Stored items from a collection
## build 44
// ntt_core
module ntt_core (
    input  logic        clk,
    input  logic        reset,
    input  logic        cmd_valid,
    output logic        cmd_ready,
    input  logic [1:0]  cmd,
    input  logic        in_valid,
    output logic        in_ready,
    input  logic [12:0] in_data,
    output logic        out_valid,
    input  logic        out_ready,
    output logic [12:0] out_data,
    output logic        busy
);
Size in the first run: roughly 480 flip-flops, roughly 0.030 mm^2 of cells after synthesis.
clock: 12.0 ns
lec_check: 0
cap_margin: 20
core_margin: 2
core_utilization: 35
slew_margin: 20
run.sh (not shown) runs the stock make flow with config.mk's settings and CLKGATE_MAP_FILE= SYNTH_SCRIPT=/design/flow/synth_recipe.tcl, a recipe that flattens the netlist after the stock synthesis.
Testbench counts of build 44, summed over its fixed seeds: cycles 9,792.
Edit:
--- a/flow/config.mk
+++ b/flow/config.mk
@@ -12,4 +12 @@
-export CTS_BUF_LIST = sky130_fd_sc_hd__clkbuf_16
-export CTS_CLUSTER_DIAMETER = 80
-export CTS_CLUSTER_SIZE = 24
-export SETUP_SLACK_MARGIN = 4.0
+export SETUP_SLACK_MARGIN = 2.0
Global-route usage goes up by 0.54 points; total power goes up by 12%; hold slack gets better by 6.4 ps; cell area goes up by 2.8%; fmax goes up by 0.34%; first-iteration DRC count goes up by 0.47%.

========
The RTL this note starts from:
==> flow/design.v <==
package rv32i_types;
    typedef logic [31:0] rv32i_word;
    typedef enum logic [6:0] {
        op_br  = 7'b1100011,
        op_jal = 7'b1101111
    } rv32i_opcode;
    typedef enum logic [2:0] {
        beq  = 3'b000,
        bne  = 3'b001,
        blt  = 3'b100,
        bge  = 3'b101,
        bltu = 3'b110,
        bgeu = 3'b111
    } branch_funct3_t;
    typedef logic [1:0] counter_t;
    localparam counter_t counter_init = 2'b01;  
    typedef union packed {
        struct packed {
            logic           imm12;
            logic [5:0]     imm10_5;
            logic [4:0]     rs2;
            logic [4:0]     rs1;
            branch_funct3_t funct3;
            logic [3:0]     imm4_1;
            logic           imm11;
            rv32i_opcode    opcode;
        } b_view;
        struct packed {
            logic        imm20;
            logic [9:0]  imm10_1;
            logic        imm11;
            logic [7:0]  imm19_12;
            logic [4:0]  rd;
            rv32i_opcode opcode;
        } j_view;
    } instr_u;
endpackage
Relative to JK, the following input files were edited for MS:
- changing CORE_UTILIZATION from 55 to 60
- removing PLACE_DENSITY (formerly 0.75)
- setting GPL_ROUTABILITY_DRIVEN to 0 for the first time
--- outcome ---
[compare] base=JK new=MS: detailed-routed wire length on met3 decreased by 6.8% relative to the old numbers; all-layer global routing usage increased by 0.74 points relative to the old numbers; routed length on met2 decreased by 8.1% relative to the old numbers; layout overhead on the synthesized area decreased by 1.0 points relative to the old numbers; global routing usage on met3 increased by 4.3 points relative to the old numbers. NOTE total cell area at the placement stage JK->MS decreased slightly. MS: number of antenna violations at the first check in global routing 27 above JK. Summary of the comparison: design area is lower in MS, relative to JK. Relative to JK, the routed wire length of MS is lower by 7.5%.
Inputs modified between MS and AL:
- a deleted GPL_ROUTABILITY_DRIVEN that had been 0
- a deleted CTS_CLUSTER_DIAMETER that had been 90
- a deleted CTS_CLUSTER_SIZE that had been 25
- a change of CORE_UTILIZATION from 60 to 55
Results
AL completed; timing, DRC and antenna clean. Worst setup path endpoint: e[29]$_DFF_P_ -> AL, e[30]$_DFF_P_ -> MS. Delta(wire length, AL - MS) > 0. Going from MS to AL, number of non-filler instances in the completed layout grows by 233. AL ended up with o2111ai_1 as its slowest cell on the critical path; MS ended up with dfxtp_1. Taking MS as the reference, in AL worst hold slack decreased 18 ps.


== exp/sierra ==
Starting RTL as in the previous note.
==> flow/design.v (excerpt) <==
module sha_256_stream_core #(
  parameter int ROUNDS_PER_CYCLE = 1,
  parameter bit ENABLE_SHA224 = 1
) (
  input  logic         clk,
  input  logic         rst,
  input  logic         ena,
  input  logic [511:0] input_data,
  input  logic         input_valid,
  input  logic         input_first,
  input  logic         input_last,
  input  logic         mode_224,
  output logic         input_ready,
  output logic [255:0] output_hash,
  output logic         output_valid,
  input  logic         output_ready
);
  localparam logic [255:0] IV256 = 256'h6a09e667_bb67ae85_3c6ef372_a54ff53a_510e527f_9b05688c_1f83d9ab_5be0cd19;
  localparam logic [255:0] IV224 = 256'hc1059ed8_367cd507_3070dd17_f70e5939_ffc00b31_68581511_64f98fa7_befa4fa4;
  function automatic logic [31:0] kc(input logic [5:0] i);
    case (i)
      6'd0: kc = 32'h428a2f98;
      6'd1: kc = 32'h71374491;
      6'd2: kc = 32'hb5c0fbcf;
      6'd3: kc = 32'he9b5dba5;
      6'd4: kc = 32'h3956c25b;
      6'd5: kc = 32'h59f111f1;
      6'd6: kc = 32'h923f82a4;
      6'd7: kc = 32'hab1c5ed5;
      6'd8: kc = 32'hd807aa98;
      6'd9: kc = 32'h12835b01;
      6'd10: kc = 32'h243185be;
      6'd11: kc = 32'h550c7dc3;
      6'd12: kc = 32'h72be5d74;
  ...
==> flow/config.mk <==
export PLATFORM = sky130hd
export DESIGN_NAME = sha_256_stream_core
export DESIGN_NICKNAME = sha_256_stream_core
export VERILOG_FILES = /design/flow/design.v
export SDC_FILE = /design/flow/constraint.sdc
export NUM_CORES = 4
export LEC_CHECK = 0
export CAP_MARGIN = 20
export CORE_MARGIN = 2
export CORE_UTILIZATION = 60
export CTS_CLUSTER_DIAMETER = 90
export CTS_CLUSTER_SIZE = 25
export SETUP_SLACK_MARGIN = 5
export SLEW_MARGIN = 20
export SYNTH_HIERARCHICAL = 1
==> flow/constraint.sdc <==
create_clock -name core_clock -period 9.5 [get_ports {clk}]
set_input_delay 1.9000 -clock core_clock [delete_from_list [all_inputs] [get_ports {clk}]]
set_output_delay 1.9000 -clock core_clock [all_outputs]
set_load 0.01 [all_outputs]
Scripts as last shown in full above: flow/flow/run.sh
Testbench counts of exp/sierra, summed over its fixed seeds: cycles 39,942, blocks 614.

» **PROBLEM DETAILS**
A complete and exact reproduction of the data is needed.

» **ANSWER TO THIS EXERCISE**
## build 44
// ntt_core
module ntt_core (
    input  logic        clk,
    input  logic        reset,
    input  logic        cmd_valid,
    output logic        cmd_ready,
    input  logic [1:0]  cmd,
    input  logic        in_valid,
    output logic        in_ready,
    input  logic [12:0] in_data,
    output logic        out_valid,
    input  logic        out_ready,
    output logic [12:0] out_data,
    output logic        busy
);
Size in the first run: roughly 480 flip-flops, roughly 0.030 mm^2 of cells after synthesis.
clock: 12.0 ns
lec_check: 0
cap_margin: 20
core_margin: 2
core_utilization: 35
slew_margin: 20
run.sh (not shown) runs the stock make flow with config.mk's settings and CLKGATE_MAP_FILE= SYNTH_SCRIPT=/design/flow/synth_recipe.tcl, a recipe that flattens the netlist after the stock synthesis.
Testbench counts of build 44, summed over its fixed seeds: cycles 9,792.
Edit:
--- a/flow/config.mk
+++ b/flow/config.mk
@@ -12,4 +12 @@
-export CTS_BUF_LIST = sky130_fd_sc_hd__clkbuf_16
-export CTS_CLUSTER_DIAMETER = 80
-export CTS_CLUSTER_SIZE = 24
-export SETUP_SLACK_MARGIN = 4.0
+export SETUP_SLACK_MARGIN = 2.0
Global-route usage goes up by 0.54 points; total power goes up by 12%; hold slack gets better by 6.4 ps; cell area goes up by 2.8%; fmax goes up by 0.34%; first-iteration DRC count goes up by 0.47%.

========
The RTL this note starts from:
==> flow/design.v <==
package rv32i_types;
    typedef logic [31:0] rv32i_word;
    typedef enum logic [6:0] {
        op_br  = 7'b1100011,
        op_jal = 7'b1101111
    } rv32i_opcode;
    typedef enum logic [2:0] {
        beq  = 3'b000,
        bne  = 3'b001,
        blt  = 3'b100,
        bge  = 3'b101,
        bltu = 3'b110,
        bgeu = 3'b111
    } branch_funct3_t;
    typedef logic [1:0] counter_t;
    localparam counter_t counter_init = 2'b01;  
    typedef union packed {
        struct packed {
            logic           imm12;
            logic [5:0]     imm10_5;
            logic [4:0]     rs2;
            logic [4:0]     rs1;
            branch_funct3_t funct3;
            logic [3:0]     imm4_1;
            logic           imm11;
            rv32i_opcode    opcode;
        } b_view;
        struct packed {
            logic        imm20;
            logic [9:0]  imm10_1;
            logic        imm11;
            logic [7:0]  imm19_12;
            logic [4:0]  rd;
            rv32i_opcode opcode;
        } j_view;
    } instr_u;
endpackage
Relative to JK, the following input files were edited for MS:
- changing CORE_UTILIZATION from 55 to 60
- removing PLACE_DENSITY (formerly 0.75)
- setting GPL_ROUTABILITY_DRIVEN to 0 for the first time
--- outcome ---
[compare] base=JK new=MS: detailed-routed wire length on met3 decreased by 6.8% relative to the old numbers; all-layer global routing usage increased by 0.74 points relative to the old numbers; routed length on met2 decreased by 8.1% relative to the old numbers; layout overhead on the synthesized area decreased by 1.0 points relative to the old numbers; global routing usage on met3 increased by 4.3 points relative to the old numbers. NOTE total cell area at the placement stage JK->MS decreased slightly. MS: number of antenna violations at the first check in global routing 27 above JK. Summary of the comparison: design area is lower in MS, relative to JK. Relative to JK, the routed wire length of MS is lower by 7.5%.
Inputs modified between MS and AL:
- a deleted GPL_ROUTABILITY_DRIVEN that had been 0
- a deleted CTS_CLUSTER_DIAMETER that had been 90
- a deleted CTS_CLUSTER_SIZE that had been 25
- a change of CORE_UTILIZATION from 60 to 55
Results
AL completed; timing, DRC and antenna clean. Worst setup path endpoint: e[29]$_DFF_P_ -> AL, e[30]$_DFF_P_ -> MS. Delta(wire length, AL - MS) > 0. Going from MS to AL, number of non-filler instances in the completed layout grows by 233. AL ended up with o2111ai_1 as its slowest cell on the critical path; MS ended up with dfxtp_1. Taking MS as the reference, in AL worst hold slack decreased 18 ps.


== exp/sierra ==
Starting RTL as in the previous note.
==> flow/design.v (excerpt) <==
module sha_256_stream_core #(
  parameter int ROUNDS_PER_CYCLE = 1,
  parameter bit ENABLE_SHA224 = 1
) (
  input  logic         clk,
  input  logic         rst,
  input  logic         ena,
  input  logic [511:0] input_data,
  input  logic         input_valid,
  input  logic         input_first,
  input  logic         input_last,
  input  logic         mode_224,
  output logic         input_ready,
  output logic [255:0] output_hash,
  output logic         output_valid,
  input  logic         output_ready
);
  localparam logic [255:0] IV256 = 256'h6a09e667_bb67ae85_3c6ef372_a54ff53a_510e527f_9b05688c_1f83d9ab_5be0cd19;
  localparam logic [255:0] IV224 = 256'hc1059ed8_367cd507_3070dd17_f70e5939_ffc00b31_68581511_64f98fa7_befa4fa4;
  function automatic logic [31:0] kc(input logic [5:0] i);
    case (i)
      6'd0: kc = 32'h428a2f98;
      6'd1: kc = 32'h71374491;
      6'd2: kc = 32'hb5c0fbcf;
      6'd3: kc = 32'he9b5dba5;
      6'd4: kc = 32'h3956c25b;
      6'd5: kc = 32'h59f111f1;
      6'd6: kc = 32'h923f82a4;
      6'd7: kc = 32'hab1c5ed5;
      6'd8: kc = 32'hd807aa98;
      6'd9: kc = 32'h12835b01;
      6'd10: kc = 32'h243185be;
      6'd11: kc = 32'h550c7dc3;
      6'd12: kc = 32'h72be5d74;
  ...
==> flow/config.mk <==
export PLATFORM = sky130hd
export DESIGN_NAME = sha_256_stream_core
export DESIGN_NICKNAME = sha_256_stream_core
export VERILOG_FILES = /design/flow/design.v
export SDC_FILE = /design/flow/constraint.sdc
export NUM_CORES = 4
export LEC_CHECK = 0
export CAP_MARGIN = 20
export CORE_MARGIN = 2
export CORE_UTILIZATION = 60
export CTS_CLUSTER_DIAMETER = 90
export CTS_CLUSTER_SIZE = 25
export SETUP_SLACK_MARGIN = 5
export SLEW_MARGIN = 20
export SYNTH_HIERARCHICAL = 1
==> flow/constraint.sdc <==
create_clock -name core_clock -period 9.5 [get_ports {clk}]
set_input_delay 1.9000 -clock core_clock [delete_from_list [all_inputs] [get_ports {clk}]]
set_output_delay 1.9000 -clock core_clock [all_outputs]
set_load 0.01 [all_outputs]
Scripts as last shown in full above: flow/flow/run.sh
Testbench counts of exp/sierra, summed over its fixed seeds: cycles 39,942, blocks 614.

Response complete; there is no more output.